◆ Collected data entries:
module gpio_32_debounce (
    input  wire        PCLK,
    input  wire        PRESETn,
    input  wire [31:0] sync_gpio_in,
    input  wire [15:0] debounce_cfg,
    output reg  [31:0] debounced_gpio_in
);
    reg [15:0] counter [0:31];
    integer i;
    always @(posedge PCLK or negedge PRESETn) begin
        if (!PRESETn) begin
            debounced_gpio_in <= 32'h0000_0000;
            for (i = 0; i < 32; i = i + 1)
                counter[i] <= 16'h0000;
        end else begin
            for (i = 0; i < 32; i = i + 1) begin
                if (debounce_cfg == 16'h0000) begin
                    debounced_gpio_in[i] <= sync_gpio_in[i];
                    counter[i]           <= 16'h0000;
                end
                else begin
                    if (sync_gpio_in[i] == debounced_gpio_in[i]) begin
                        counter[i] <= 16'h0000;
                    end
                    else begin
                        if (counter[i] >= debounce_cfg) begin
                            debounced_gpio_in[i] <= sync_gpio_in[i];
                            counter[i]           <= 16'h0000;
                        end else begin
                            counter[i] <= counter[i] + 16'h0001;
                        end
                    end
                end
            end
        end
    end
endmodule
module gpio_32_interrupts
(
    input  wire         PCLK,
    input  wire         PRESETn,
    input  wire [31:0]  debounced_gpio_in,
    input  wire [31:0]  int_rise_en,
    input  wire [31:0]  int_fall_en,
    input  wire [31:0]  int_level_set,
    input  wire [31:0]  int_status_w1c,
    output reg  [31:0]  int_status,
    output wire         gpio_irq
);
    reg [31:0] debounced_d;
    always @(posedge PCLK or negedge PRESETn) begin
        if (!PRESETn)
            debounced_d <= 32'h0000_0000;
        else
            debounced_d <= debounced_gpio_in;
    end
    wire [31:0] rise_pulse = ~debounced_d &  debounced_gpio_in;
    wire [31:0] fall_pulse =  debounced_d & ~debounced_gpio_in;
    wire [31:0] int_set_from_edges =
        (rise_pulse & int_rise_en) |
        (fall_pulse & int_fall_en);
    wire [31:0] int_set_total = int_set_from_edges | int_level_set;
    always @(posedge PCLK or negedge PRESETn) begin
        if (!PRESETn) begin
            int_status <= 32'h0000_0000;
        end else begin
            int_status <= (int_status | int_set_total) & ~int_status_w1c;
        end
    end
    assign gpio_irq = |int_status;
endmodule
module gpio_32_pins (
    input  wire        PCLK,
    input  wire        PRESETn,
    input  wire [31:0] gpio_dir,        
    input  wire [31:0] gpio_out_reg,    
    input  wire [31:0] gpio_in_raw,     
    output wire [31:0] gpio_out,        
    output wire [31:0] gpio_oe,         
    output wire [31:0] sync_gpio_in
);
    assign gpio_oe = gpio_dir;
    assign gpio_out = gpio_out_reg;
    reg [31:0] sync_ff1, sync_ff2;
    always @(posedge PCLK or negedge PRESETn) begin
        if (!PRESETn) begin
            sync_ff1 <= 32'h0;
            sync_ff2 <= 32'h0;
        end else begin
            sync_ff1 <= gpio_in_raw;    
            sync_ff2 <= sync_ff1;       
        end
    end
    assign sync_gpio_in = sync_ff2;
endmodule
module gpio_32_top (
    input  wire         PCLK,
    input  wire         PRESETn,
    input  wire         PSEL,
    input  wire         PENABLE,
    input  wire         PWRITE,
    input  wire [7:0]   PADDR,
    input  wire [31:0]  PWDATA,
    output wire [31:0]  PRDATA,
    output wire         PREADY,
    output wire         PSLVERR,
    input  wire [31:0]  gpio_in_raw,    
    output wire [31:0]  gpio_out,       
    output wire [31:0]  gpio_oe,        
    output wire         gpio_irq
);
    wire [31:0] gpio_dir;
    wire [31:0] gpio_out_reg;
    wire [31:0] sync_gpio_in;
    wire [31:0] debounced_gpio_in;
    wire [15:0] debounce_cfg;
    wire [31:0] int_mask;
    wire [31:0] int_type;
    wire [31:0] int_polarity;
    wire [31:0] int_clear;    
    wire [31:0] int_status;
    wire [31:0] int_rise_en;
    wire [31:0] int_fall_en;
    wire [31:0] int_status_w1c;
    wire [31:0] int_level_set;  
    gpio_32_pins u_pins (
        .PCLK         (PCLK),
        .PRESETn      (PRESETn),
        .gpio_dir     (gpio_dir),
        .gpio_out_reg (gpio_out_reg),
        .gpio_in_raw  (gpio_in_raw),
        .gpio_out     (gpio_out),
        .gpio_oe      (gpio_oe),
        .sync_gpio_in (sync_gpio_in)
    );
    gpio_32_debounce u_debounce (
        .PCLK              (PCLK),
        .PRESETn           (PRESETn),
        .sync_gpio_in      (sync_gpio_in),
        .debounce_cfg      (debounce_cfg),
        .debounced_gpio_in (debounced_gpio_in)
    );
    gpio_32_apb_regs u_apb_regs (
        .PCLK           (PCLK),
        .PRESETn        (PRESETn),
        .PSEL           (PSEL),
        .PENABLE        (PENABLE),
        .PWRITE         (PWRITE),
        .PADDR          (PADDR),
        .PWDATA         (PWDATA),
        .PRDATA         (PRDATA),
        .PREADY         (PREADY),
        .PSLVERR        (PSLVERR),
        .read_gpio_in   (debounced_gpio_in),
        .read_int_status(int_status),
        .gpio_dir       (gpio_dir),
        .gpio_out_reg   (gpio_out_reg),
        .int_mask       (int_mask),
        .int_type       (int_type),
        .int_polarity   (int_polarity),
        .debounce_cfg   (debounce_cfg),
        .int_clear      (int_clear)
    );
    assign int_rise_en = int_mask & int_type &  int_polarity;
    assign int_fall_en = int_mask & int_type & ~int_polarity;
    wire [31:0] level_high_active = int_mask & ~int_type &  int_polarity  &  debounced_gpio_in;
    wire [31:0] level_low_active  = int_mask & ~int_type & ~int_polarity  & ~debounced_gpio_in;
    assign int_level_set = level_high_active | level_low_active;
    assign int_status_w1c = int_clear;
    gpio_32_interrupts u_interrupts (
        .PCLK              (PCLK),
        .PRESETn           (PRESETn),
        .debounced_gpio_in (debounced_gpio_in),
        .int_rise_en       (int_rise_en),
        .int_fall_en       (int_fall_en),
        .int_level_set     (int_level_set),
        .int_status_w1c    (int_status_w1c),
        .int_status        (int_status),
        .gpio_irq          (gpio_irq)
    );
endmodule
==> flow/run.sh <==
#!/bin/bash
# OpenROAD 26Q1-2900-gdf79404cd8, Yosys 0.63+post, stock flow scripts
make -C /OpenROAD-flow-scripts/flow DESIGN_CONFIG=/design/flow/config.mk WORK_HOME=/design/flow/orfs finish
==> flow/config.mk <==
export PLATFORM = sky130hd
export DESIGN_NAME = gpio_32_top
export DESIGN_NICKNAME = gpio_32_top
export VERILOG_FILES = /design/flow/design.v
export SDC_FILE = /design/flow/constraint.sdc
export NUM_CORES = 4
export LEC_CHECK = 1
export CORE_UTILIZATION = 50
==> flow/constraint.sdc <==
current_design gpio_32_top

set clk_period 8.6
set clk_io_pct 0.2

create_clock -name clk0 -period $clk_period [get_ports {PCLK}]

set non_clock_inputs [all_inputs -no_clocks]
set_input_delay [expr $clk_period * $clk_io_pct] -clock clk0 $non_clock_inputs
set_output_delay [expr $clk_period * $clk_io_pct] -clock clk0 [all_outputs]
[./config.mk]
export PLATFORM = sky130hd
export DESIGN_NAME = CLKDIVS
export DESIGN_NICKNAME = CLKDIVS
export VERILOG_FILES = /design/flow/design.v
export SDC_FILE = /design/flow/constraint.sdc
export NUM_CORES = 4
export LEC_CHECK = 1
export CORE_AREA = 10 10 70 70
export DIE_AREA = 0 0 80 80
[./constraint.sdc]
current_design CLKDIVS

set clk_period 1.0
set clk_io_pct 0.2

create_clock -name clk0 -period $clk_period [get_ports {clk}]

set non_clock_inputs [all_inputs -no_clocks]
set_input_delay [expr $clk_period * $clk_io_pct] -clock clk0 $non_clock_inputs
set_output_delay [expr $clk_period * $clk_io_pct] -clock clk0 [all_outputs]
[./design.v]
module CLKDIVS(
	input reset,
	input clk,
	output div2,
	output div3,
	output div5
);
	divideby2 divide2(
		.rst_n(reset),
		.clk_rx(clk),
		.clk_tx(div2)
    );
	divide3_mihai divide3(
		.reset(reset),
		.clk(clk),
		.out(div3)
	);
	divide5_mihai divide5(
		.reset(reset),
		.clk(clk),
		.out(div5)
	);
endmodule
module divide3_mihai(
    input reset,
    input clk,
    output out
);
	reg mid_1;
	reg mid_2;
	always @(posedge clk) begin
		if (~reset) begin
        	mid_1 <= 0;
        	mid_2 <= 0;
    	end else begin
			mid_1 <= ~mid_1 & ~mid_2;
			mid_2 <= ~mid_2 | mid_1;
		end
	end
	assign out = (clk & mid_2) | mid_1;	
endmodule
module divide5_mihai(
    input reset,
    input clk,
    output out
);
	reg mid_1, mid_2, mid_3;
	always @(posedge clk) begin
		if (~reset) begin
        	mid_1 <= 0;
        	mid_2 <= 0;
			mid_3 <= 0;
    	end else begin
			mid_1 <= ~mid_2 & mid_3;
			mid_2 <= ~mid_1 & ~mid_3;
			mid_3 <= mid_2;
		end
	end
	assign out = (clk & mid_3) | mid_2;	
endmodule
module divideby2 (
  input      rst_n,
  input      clk_rx,
  output reg clk_tx
);
	always @ (posedge clk_rx) begin
	  if (~rst_n)
	    clk_tx <= 1'b0;
	  else
	    clk_tx <= ~clk_tx;
	end
endmodule
[./run.sh]
#!/bin/bash
# OpenROAD 26Q1-2900-gdf79404cd8, Yosys 0.63+post, stock flow scripts
make -C /OpenROAD-flow-scripts/flow DESIGN_CONFIG=/design/flow/config.mk WORK_HOME=/design/flow/orfs finish
==> run_results.csv <==
group,metric,value,unit
synth,edf_count,0,
pwr,comb_power_share,0.055,
synth,fa_ha_area_frac,0,
pwr,p_clk_frac,0.687,
timing,fin_tns_setup,-0.294,ns
pwr,p_leak,0.181,nW
route,drcViolationCount,0,
route,wire_per_inst,6.13,µm
placed_design,preCtsSetupSlack,-0.228,ns
global_route,grt_use_total,0.0158,
setup_path,arrival,0.98,ns
synth,post-synth-top-count-cell,"dfxtp_1",
clocking,cts_tree,"yes",
die,initial_core_util,0.0575,
die,die_x,80,µm
timing,rsz0062_at_grt,"true",
die,core,0.00342,mm²
timing,hold_violations,0,
clocking,holdBufCountCts,0,
pwr,switchingPower,224,µW
timing,worst_slack,-0.178,ns
route,drtIter0Drc,1,
synth,synth.cellmix.simpleShare,0.274,
die,chip_area,0.00640,mm²
global_route,grt_pass1_wl,821,µm
synth,syn-cell-area,196,µm²
setup_path,cp_max_fo,2,
global_route,gr-total-overflow,0,
timing,max_slew_margin,0.886,
hold_path,hold_class,"flop to flop",
setup_path,r2r_start,"divide3.mid_2",
synth,xor_share,0,
synth,numSynthFlops,6,
placed_design,numPortBuffers,4,
global_route,antenna_found_initial,0,
synth,synth_cell_types,9,
route,drt_first_pass_iters,2,
clocking,clk_pin_slew,0.04,ns
timing,drv_slew,0,
outcome,run_status,"finished with violations",
die,io-pin-count,5,
synth,top_area_frac,0.611,
setup_path,cp.required,0.80,ns
placed_design,place.gp.congestion,0.684,
pwr,netSwitchingFraction,0.215,
synth,synth-compound-area-share,0.0955,
job,cap_violations,0,
synth,top_logic_kind,"simple AND/OR/NAND/NOR gates",
synth,synthCells,16,
synth,syn_area_per_cell,12.3,µm²
die,row_count,21,
timing,setup_viol,4,
clocking,clk_latency,0.34,ns
synth,synth_area_leader_cell,"dfxtp_1",
timing,fin_skew,0.0000344,ns
route,antenna_cells,0,
synth,synthFlopType,"dfxtp_1",
global_route,grt_max_degree,7,
synth,ys_seq_share,0.611,
synth,yosysWarnings,3,
timing,tightest_slew,0.171,ns
pwr,vdd.ir_drop.worst,340,µV
pwr,cellInternalPower,819,µW
synth,yosys-top-cells-count,"6 x dfxtp_1, 2 x nand2_1, 2 x nor3b_2",
placed_design,dp.final_hpwl,311,µm
global_route,grt_pass1_vias,233,
route,routed_via_density,2.35,
hold_path,hp-start,"divide2.clk_tx",
outcome,violations,"negative setup slack",
die,die_h,80,µm
route,wirelength,490,µm
route,postRouteAntennaNets,0,
pwr,power.density,2560,mW/mm²
synth,top_cells_by_area,"dfxtp_1 61%, nor3b_2 13%, a21boi_2 5.7%",
finish,final.fill_count,397,
setup_path,path_class,"clock port to output pin",
synth,yosys_area,196,µm²
setup_path,endpoint_kind,"output pin",
setup_path,start_kind,"clock port",
pwr,seqPwrFrac,0.258,
job,warning_count,32,
synth,ys_cells,16,
finish,drive_gt1_frac,0.706,
synth,mux_share,0,
setup_path,cp-startpoint,"clk",
synth,synthArstFlopShare,0,
finish,syn2layout_area_growth,108,%
route,vias,188,
## layer usage
layer,up-vias,part of all wire,global-route usage
li1,88,-,-
met3,4,0.037,0.0102
met2,8,0.51,0.0161
met5,-,0,0
met1,88,0.37,0.0140
met4,0,0.082,0.0317
## layout make-up
cell class	instances	area, µm²	area share
clock buffer	10	87.6	0.215
inverter	1	3.75	0.00920
multi-input combinational	9	75.1	0.184
sequential	6	124	0.304
tap	46	57.6	0.141
timing repair buffer	8	60.1	0.147
## final timing paths
kind                                  endpoint  slack (ns)  depth (start not counted)
worst max-delay path                      div5       -0.18                          4
worst min register to register  divide2.clk_tx        0.39                          1
worst min-delay path            divide2.clk_tx        0.39                          1
worst max register to register   divide3.mid_1        0.19                          3
## state kept, by name, summed over array words and instances (netlist names)
register        count
divide5.mid_1       1
divide2.clk_tx      1
divide3.mid_1       1
divide3.mid_2       1
divide5.mid_2       1
divide5.mid_3       1
## through the flow
| step | instance area [µm²] | instances | utilization | hold WS, ns | total power, mW |
|---|---|---|---|---|---|
| 6_report | 408 | 80 | 0.119 | 0.390 | 1.04 |
| 5_1_grt | 408 | 80 | 0.119 | 0.407 | 1.11 |
| 4_1_cts | 405 | 80 | 0.119 | 0.395 | 1.02 |
| 3_5_place_dp | 332 | 71 | 0.0971 | 0.404 | 0.381 |
| 3_3_place_gp | 332 | 71 | 0.0971 | 0.396 | 0.378 |
| 2_1_floorplan | 196 | 16 | - | 0.261 | 0.302 |
## power groups by stage
| stage | sequential, mW | clock (mW) | combinational (mW) |
|---|---|---|---|
| finish | 0.269 | 0.717 | 0.0575 |
| CTS | 0.268 | 0.692 | 0.0580 |
| global route | 0.270 | 0.776 | 0.0635 |
## cell families (layout without fill, tap and decap cells)
family	after synthesis	count (layout)
flip-flops	6	6
buffers and inverters	1	19
AND/OR/NAND/NOR	7	7
AND-OR/OR-AND	2	2
## cells in the final DEF, fill, tap and decap left out
master	n
clkdlybuf4s50_1	1
clkbuf_1	1
a21o_1	1
clkbuf_4	4
dfxtp_1	3
a21boi_2	1
clkbuf_8	1
nand2_1	1
nor2b_1	1
dfxtp_2	3
and2_1	1
nand2_2	1
buf_8	2
nor3b_2	2
buf_4	6
buf_2	3
inv_2	1
and3b_1	1
## timing repair
action / 4_1_cts / 5_1_grt
setup endpoints to repair: 5 / 4
buffers inserted: 1 / 0
cloned: 0 / 0
resized: 18 / 2
pin swaps: 2 / 2
## worst max-delay path, stage by stage
cell    delay (ns)
buf_8         0.10
buf_8         0.10
a21o_1        0.16
buf_2         0.11
Power and IR drop assume default switching activity.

◆ WHAT TO WORK ON: Return all lines in the entries above that carry the word "PRDATA".

◆ RESPONSE TO THE EXERCISE:
    output wire [31:0]  PRDATA,
        .PRDATA         (PRDATA),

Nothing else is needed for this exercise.